Stored data entries:
----

### src/verilog/fifo_busy_pkg.sv
// Constants and types shared by the bidirectional FIFO and busy control
`default_nettype none
package fifo_busy_pkg;
  localparam int FIFO_DEPTH = 8;
  localparam int WORD_W = 16;
  localparam int DATA_W = 12;
  localparam int TAG_W = 4;
  localparam int XFER_CNT_W = 8;
  localparam int FLAG_W = 12;
  // Flag word bit positions
  localparam int FLAG_OVER_BIT = 8;
  localparam int FLAG_EMPTY_BIT = 9;
  // Channel tags with special meaning
  localparam logic [TAG_W-1:0] TAG_ERR = 4'he;
  localparam logic [TAG_W-1:0] TAG_EMPTY = 4'hf;
  // Conversion clock select codes
  localparam logic [1:0] CKSEL_INT = 2'h0;
  localparam logic [1:0] CKSEL_EXT = 2'h1;
  localparam logic [1:0] CKSEL_SINGLE = 2'h3;
  // Reset values
  localparam logic ALARM_RST = 1'b1;
  typedef enum logic [2:0] {
    MODE_MONITOR = 3'b001,
    MODE_STREAM = 3'b010,
    MODE_MESSAGE = 3'b100
  } mode_e;
endpackage
`default_nettype wire

### src/verilog/fifo_if.sv
// Signals between the FIFO controller and its storage ring
`timescale 1ns/100ps
`default_nettype none
interface fifo_if #(parameter int W = 16, parameter int D = 8);
  logic push;
  logic pop;
  logic clear;
  logic [W-1:0] wrData;
  logic [W-1:0] rdData;
  logic full;
  logic empty;
  logic [$clog2(D):0] count;
  modport ctrl (output push, pop, clear, wrData, input rdData, full, empty, count);
  modport store (input push, pop, clear, wrData, output rdData, full, empty, count);
endinterface
`default_nettype wire

### src/verilog/fifo_ring.sv
// Circular buffer with read and write pointers and an occupancy count
`timescale 1ns/100ps
`default_nettype none
module fifo_ring #(
  parameter int W = 16,
  parameter int D = 8
) (
  // Clock, reset, enable
  input wire logic core_clk,
  input wire logic rst,
  input wire logic ce,
  // Controller side
  fifo_if.store f
);
  localparam int PW = $clog2(D);
  localparam int CW = PW + 1;

  logic [W-1:0] mem [D];
  logic [PW-1:0] rdPtr_reg;
  logic [PW-1:0] wrPtr_reg;
  logic [CW-1:0] count_reg;
  logic doPop;
  logic doPush;

  // A push into a full ring only lands when a pop frees the slot together
  assign doPop = f.pop && (count_reg != '0);
  assign doPush = f.push && ((count_reg != CW'(D)) || doPop);

  always_ff @(posedge core_clk) begin
    if (rst) begin
      rdPtr_reg <= '0;
      wrPtr_reg <= '0;
      count_reg <= '0;
    end else if (ce) begin
      if (f.clear) begin
        rdPtr_reg <= '0;
        wrPtr_reg <= '0;
        count_reg <= '0;
      end else begin
        if (doPop) begin
          rdPtr_reg <= (rdPtr_reg == PW'(D - 1)) ? '0 : rdPtr_reg + 1'b1;
        end
        if (doPush) begin
          wrPtr_reg <= (wrPtr_reg == PW'(D - 1)) ? '0 : wrPtr_reg + 1'b1;
        end
        if (doPush && !doPop) begin
          count_reg <= count_reg + 1'b1;
        end else if (doPop && !doPush) begin
          count_reg <= count_reg - 1'b1;
        end
      end
    end
  end

  always_ff @(posedge core_clk) begin
    if (ce && !f.clear && doPush) begin
      mem[wrPtr_reg] <= f.wrData;
    end
  end

  assign f.rdData = mem[rdPtr_reg];
  assign f.count = count_reg;
  assign f.full = (count_reg == CW'(D));
  assign f.empty = (count_reg == '0);
endmodule // fifo_ring
`default_nettype wire

### src/verilog/bidir_fifo_busy_ctrl.sv
// Bidirectional FIFO with monitor, EEPROM streaming and message modes, and busy output
// Functional notes
// [RULE1] One shared FIFO, eight 16-bit words.
// [RULE2] Monitor enabled: push 12-bit result plus channel tag.
// [RULE3] Monitor push when full: drop oldest, set overflow.
// [RULE4] Read colliding overflow push gets error tag.
// [RULE5] Monitor empty read returns empty tag plus flags.
// [RULE6] Entering streaming write clears the FIFO.
// [RULE7] Host stops watchdog oscillator during streaming.
// [RULE8] Streaming pops words to EEPROM, stalls when empty.
// [RULE9] Streaming full sets overflow, ignores host writes.
// [RULE10] Host writes at most one word per 60us.
// [RULE11] Status on alarm: streaming full drives alarm low.
// [RULE12] Status on alarm: message empty drives alarm low.
// [RULE13] Message start clears FIFO, runs until all read.
// [RULE14] Message copy pauses while FIFO full.
// [RULE15] Message underflow read returns empty tag word.
// [RULE16] Host reads at most one word per 50us.
// [RULE17] Empty flag reports empty FIFO for polling.
// [RULE18] Busy during conversions, init, calc, EEPROM, calibration.
// [RULE19] Multi-conversion modes: busy until scan done.
// [RULE20] Continuous mode no busy; clearing it busies.
// [RULE21] Single-conversion mode: busy until conversion done.
// [RULE22] Host waits for busy low between conversions.
// [RULE23] Ring buffer with pointers and occupancy count.
`timescale 1ns/100ps
`default_nettype none
module bidir_fifo_busy_ctrl import fifo_busy_pkg::*; #(
  parameter int DEPTH = FIFO_DEPTH,
  parameter int CNT_W = XFER_CNT_W
) (
  // Clock, reset, enable
  input wire logic core_clk,
  input wire logic rst,
  input wire logic ce,
  // Serial link pins
  input wire logic linkClk,
  input wire logic hostRdReq,
  input wire logic hostWrReq,
  input wire logic [WORD_W-1:0] hostWrData,
  output logic [WORD_W-1:0] hostRdData,
  output logic hostRdValid,
  // Configuration and commands
  input wire logic adcMonitorEnable,
  input wire logic fifoStatusOnAlarm,
  input wire logic continuousConvert,
  input wire logic [1:0] conversionClockSelect,
  input wire logic streamStart,
  input wire logic [CNT_W-1:0] streamCount,
  input wire logic messageStart,
  input wire logic [CNT_W-1:0] messageCount,
  input wire logic flagRead,
  input wire logic [FLAG_W-1:0] flagRegIn,
  // Converter side
  input wire logic convStart,
  input wire logic adcResultValid,
  input wire logic [DATA_W-1:0] adcResult,
  input wire logic [TAG_W-1:0] adcChannel,
  input wire logic adcScanActive,
  input wire logic adcConvDone,
  input wire logic adcScanDone,
  output logic gateSampleValid,
  output logic [DATA_W-1:0] gateSample,
  // Other busy sources
  input wire logic powerUpInit,
  input wire logic gateCalcActive,
  input wire logic pgaCalActive,
  // EEPROM side
  output logic eepromWrValid,
  output logic [WORD_W-1:0] eepromWrData,
  input wire logic eepromWrReady,
  output logic eepromRdReq,
  input wire logic eepromRdValid,
  input wire logic [WORD_W-1:0] eepromRdData,
  // Alarm input and status outputs
  input wire logic alarmIn,
  output logic alarmOut,
  output logic overflowFlag,
  output logic emptyFlag,
  output logic busy
);
  localparam int SYNC_W = WORD_W + 3;

  fifo_if #(.W(WORD_W), .D(DEPTH)) f ();

  fifo_ring #(.W(WORD_W), .D(DEPTH)) ring (
    .core_clk(core_clk),
    .rst(rst),
    .ce(ce),
    .f(f)
  );

  // ---------------------------------------------------------------
  // Link pin synchroniser
  // ---------------------------------------------------------------
  // Data is captured with the clock pin, so the host must set it up a
  // core clock ahead; the 32 ns half link period leaves ample margin.
  logic [SYNC_W-1:0] pinS1_reg;
  logic [SYNC_W-1:0] pinS2_reg;
  logic linkPrev_reg;
  logic linkRise;
  logic rdEv;
  logic wrEv;
  logic [WORD_W-1:0] wrWord;

  always_ff @(posedge core_clk) begin
    if (rst) begin
      pinS1_reg <= '0;
      pinS2_reg <= '0;
    end else if (ce) begin
      pinS1_reg <= {linkClk, hostRdReq, hostWrReq, hostWrData};
      pinS2_reg <= pinS1_reg;
    end
  end

  always_ff @(posedge core_clk) begin
    if (rst) begin
      linkPrev_reg <= 1'b0;
    end else if (ce) begin
      linkPrev_reg <= pinS2_reg[SYNC_W-1];
    end
  end

  assign linkRise = pinS2_reg[SYNC_W-1] && !linkPrev_reg;
  assign rdEv = linkRise && pinS2_reg[SYNC_W-2];
  assign wrEv = linkRise && pinS2_reg[SYNC_W-3];
  assign wrWord = pinS2_reg[WORD_W-1:0];

  // ---------------------------------------------------------------
  // FIFO traffic
  // ---------------------------------------------------------------
  mode_e mode_reg;
  logic isMon;
  logic isStr;
  logic isMsg;
  logic monPush;
  logic strPush;
  logic msgPush;
  logic hostPop;
  logic collide;
  logic dropOld;
  logic wrPop;
  logic rdPend_reg;
  logic [CNT_W-1:0] wrRemain_reg;
  logic [CNT_W-1:0] cpRemain_reg;
  logic [CNT_W-1:0] rdRemain_reg;
  logic [FLAG_W-1:0] flagWord;

  assign isMon = (mode_reg == MODE_MONITOR);
  assign isStr = (mode_reg == MODE_STREAM);
  assign isMsg = (mode_reg == MODE_MESSAGE);

  assign monPush = isMon && adcMonitorEnable && adcResultValid; // [RULE2]
  assign hostPop = rdEv && (isMon || isMsg) && !f.empty;
  assign collide = monPush && f.full && rdEv; // [RULE4]
  // Full ring: the oldest word makes room unless a read takes it already
  assign dropOld = monPush && f.full && !hostPop; // [RULE3]
  // Full ring in streaming: the host word is simply not pushed
  assign strPush = isStr && wrEv && !f.full; // [RULE9]
  assign wrPop = isStr && !eepromWrValid && !f.empty && (wrRemain_reg != '0); // [RULE8]
  assign msgPush = isMsg && rdPend_reg && eepromRdValid;
  assign eepromRdReq = isMsg && (cpRemain_reg != '0) && !f.full && !rdPend_reg; // [RULE14]

  assign f.push = monPush || strPush || msgPush;
  assign f.pop = hostPop || dropOld || wrPop;
  assign f.clear = streamStart || messageStart; // [RULE6] [RULE13]
  assign f.wrData = isMon ? {adcChannel, adcResult} : (isStr ? wrWord : eepromRdData);
  assign emptyFlag = f.empty; // [RULE17]

  always_comb begin
    flagWord = flagRegIn;
    flagWord[FLAG_OVER_BIT] = overflowFlag;
    flagWord[FLAG_EMPTY_BIT] = f.empty;
  end

  // ---------------------------------------------------------------
  // Mode sequencing
  // ---------------------------------------------------------------
  always_ff @(posedge core_clk) begin
    if (rst) begin
      mode_reg <= MODE_MONITOR;
    end else if (ce) begin
      if (streamStart) begin
        mode_reg <= MODE_STREAM;
      end else if (messageStart) begin
        mode_reg <= MODE_MESSAGE; // [RULE13]
      end else begin
        case (mode_reg)
          MODE_STREAM: begin
            if ((wrRemain_reg == '0) && !eepromWrValid) begin
              mode_reg <= MODE_MONITOR;
            end
          end
          MODE_MESSAGE: begin
            if ((cpRemain_reg == '0) && (rdRemain_reg == '0)) begin
              mode_reg <= MODE_MONITOR; // [RULE13]
            end
          end
          default: begin
            mode_reg <= MODE_MONITOR;
          end
        endcase
      end
    end
  end

  // Streaming write to the EEPROM, one word in flight at a time
  always_ff @(posedge core_clk) begin
    if (rst) begin
      wrRemain_reg <= '0;
      eepromWrValid <= 1'b0;
      eepromWrData <= '0;
    end else if (ce) begin
      if (streamStart || messageStart) begin
        wrRemain_reg <= streamStart ? streamCount : '0;
        eepromWrValid <= 1'b0;
      end else if (wrPop) begin
        eepromWrValid <= 1'b1; // [RULE8]
        eepromWrData <= f.rdData;
      end else if (eepromWrValid && eepromWrReady) begin
        eepromWrValid <= 1'b0;
        wrRemain_reg <= wrRemain_reg - 1'b1;
      end
    end
  end

  // Message copy and read-out counters
  always_ff @(posedge core_clk) begin
    if (rst) begin
      cpRemain_reg <= '0;
      rdRemain_reg <= '0;
      rdPend_reg <= 1'b0;
    end else if (ce) begin
      if (streamStart || messageStart) begin
        cpRemain_reg <= messageStart ? messageCount : '0;
        rdRemain_reg <= messageStart ? messageCount : '0;
        rdPend_reg <= 1'b0;
      end else begin
        if (eepromRdReq) begin
          rdPend_reg <= 1'b1;
        end else if (msgPush) begin
          rdPend_reg <= 1'b0;
          cpRemain_reg <= cpRemain_reg - 1'b1;
        end
        if (hostPop && isMsg && (rdRemain_reg != '0)) begin
          rdRemain_reg <= rdRemain_reg - 1'b1;
        end
      end
    end
  end

  // ---------------------------------------------------------------
  // Host read answer
  // ---------------------------------------------------------------
  // An empty read carries no payload, so it returns the flag word instead;
  // in message mode this cannot be told from EEPROM data.
  always_ff @(posedge core_clk) begin
    if (rst) begin
      hostRdValid <= 1'b0;
      hostRdData <= '0;
    end else if (ce) begin
      hostRdValid <= rdEv && (isMon || isMsg);
      if (rdEv && (isMon || isMsg)) begin
        if (f.empty) begin
          hostRdData <= {TAG_EMPTY, flagWord}; // [RULE5] [RULE15]
        end else if (collide) begin
          hostRdData <= {TAG_ERR, f.rdData[DATA_W-1:0]}; // [RULE4]
        end else begin
          hostRdData <= f.rdData;
        end
      end
    end
  end

  // The gate calculation takes every sample straight from the converter
  always_ff @(posedge core_clk) begin
    if (rst) begin
      gateSampleValid <= 1'b0;
      gateSample <= '0;
    end else if (ce) begin
      gateSampleValid <= adcResultValid; // [RULE4]
      if (adcResultValid) begin
        gateSample <= adcResult;
      end
    end
  end

  // ---------------------------------------------------------------
  // Overflow flag and alarm pin
  // ---------------------------------------------------------------
  // Set wins over a same-cycle flag read so no overflow is lost
  always_ff @(posedge core_clk) begin
    if (rst) begin
      overflowFlag <= 1'b0;
    end else if (ce) begin
      if ((monPush && f.full) || (isStr && f.full)) begin
        overflowFlag <= 1'b1; // [RULE3] [RULE9]
      end else if (flagRead) begin
        overflowFlag <= 1'b0;
      end
    end
  end

  always_ff @(posedge core_clk) begin
    if (rst) begin
      alarmOut <= ALARM_RST;
    end else if (ce) begin
      if (fifoStatusOnAlarm && isStr) begin
        alarmOut <= !f.full; // [RULE11]
      end else if (fifoStatusOnAlarm && isMsg) begin
        alarmOut <= !f.empty; // [RULE12]
      end else begin
        alarmOut <= alarmIn;
      end
    end
  end

  // ---------------------------------------------------------------
  // Busy output
  // ---------------------------------------------------------------
  logic convBusy_reg;
  logic contPrev_reg;
  logic convSet;
  logic convClr;

  // Dropping continuous mode mid-scan must hold busy until the scan halts
  assign convSet = (convStart && !continuousConvert) ||
                   (contPrev_reg && !continuousConvert && adcScanActive); // [RULE20]
  assign convClr = (conversionClockSelect == CKSEL_SINGLE) ? adcConvDone : adcScanDone;

  always_ff @(posedge core_clk) begin
    if (rst) begin
      contPrev_reg <= 1'b0;
    end else if (ce) begin
      contPrev_reg <= continuousConvert;
    end
  end

  always_ff @(posedge core_clk) begin
    if (rst) begin
      convBusy_reg <= 1'b0;
    end else if (ce) begin
      if (convSet) begin
        convBusy_reg <= 1'b1;
      end else if (convClr) begin
        convBusy_reg <= 1'b0; // [RULE19] [RULE21]
      end
    end
  end

  always_ff @(posedge core_clk) begin
    if (rst) begin
      busy <= 1'b0;
    end else if (ce) begin
      busy <= convBusy_reg || powerUpInit || gateCalcActive || pgaCalActive ||
              !isMon; // [RULE18]
    end
  end
endmodule // bidir_fifo_busy_ctrl
`default_nettype wire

----

◆ GOAL OF THE EXERCISE ◆
The reply is a bare number: how many lines above include "most".

◆ REPLY TO THE EXERCISE ◆
2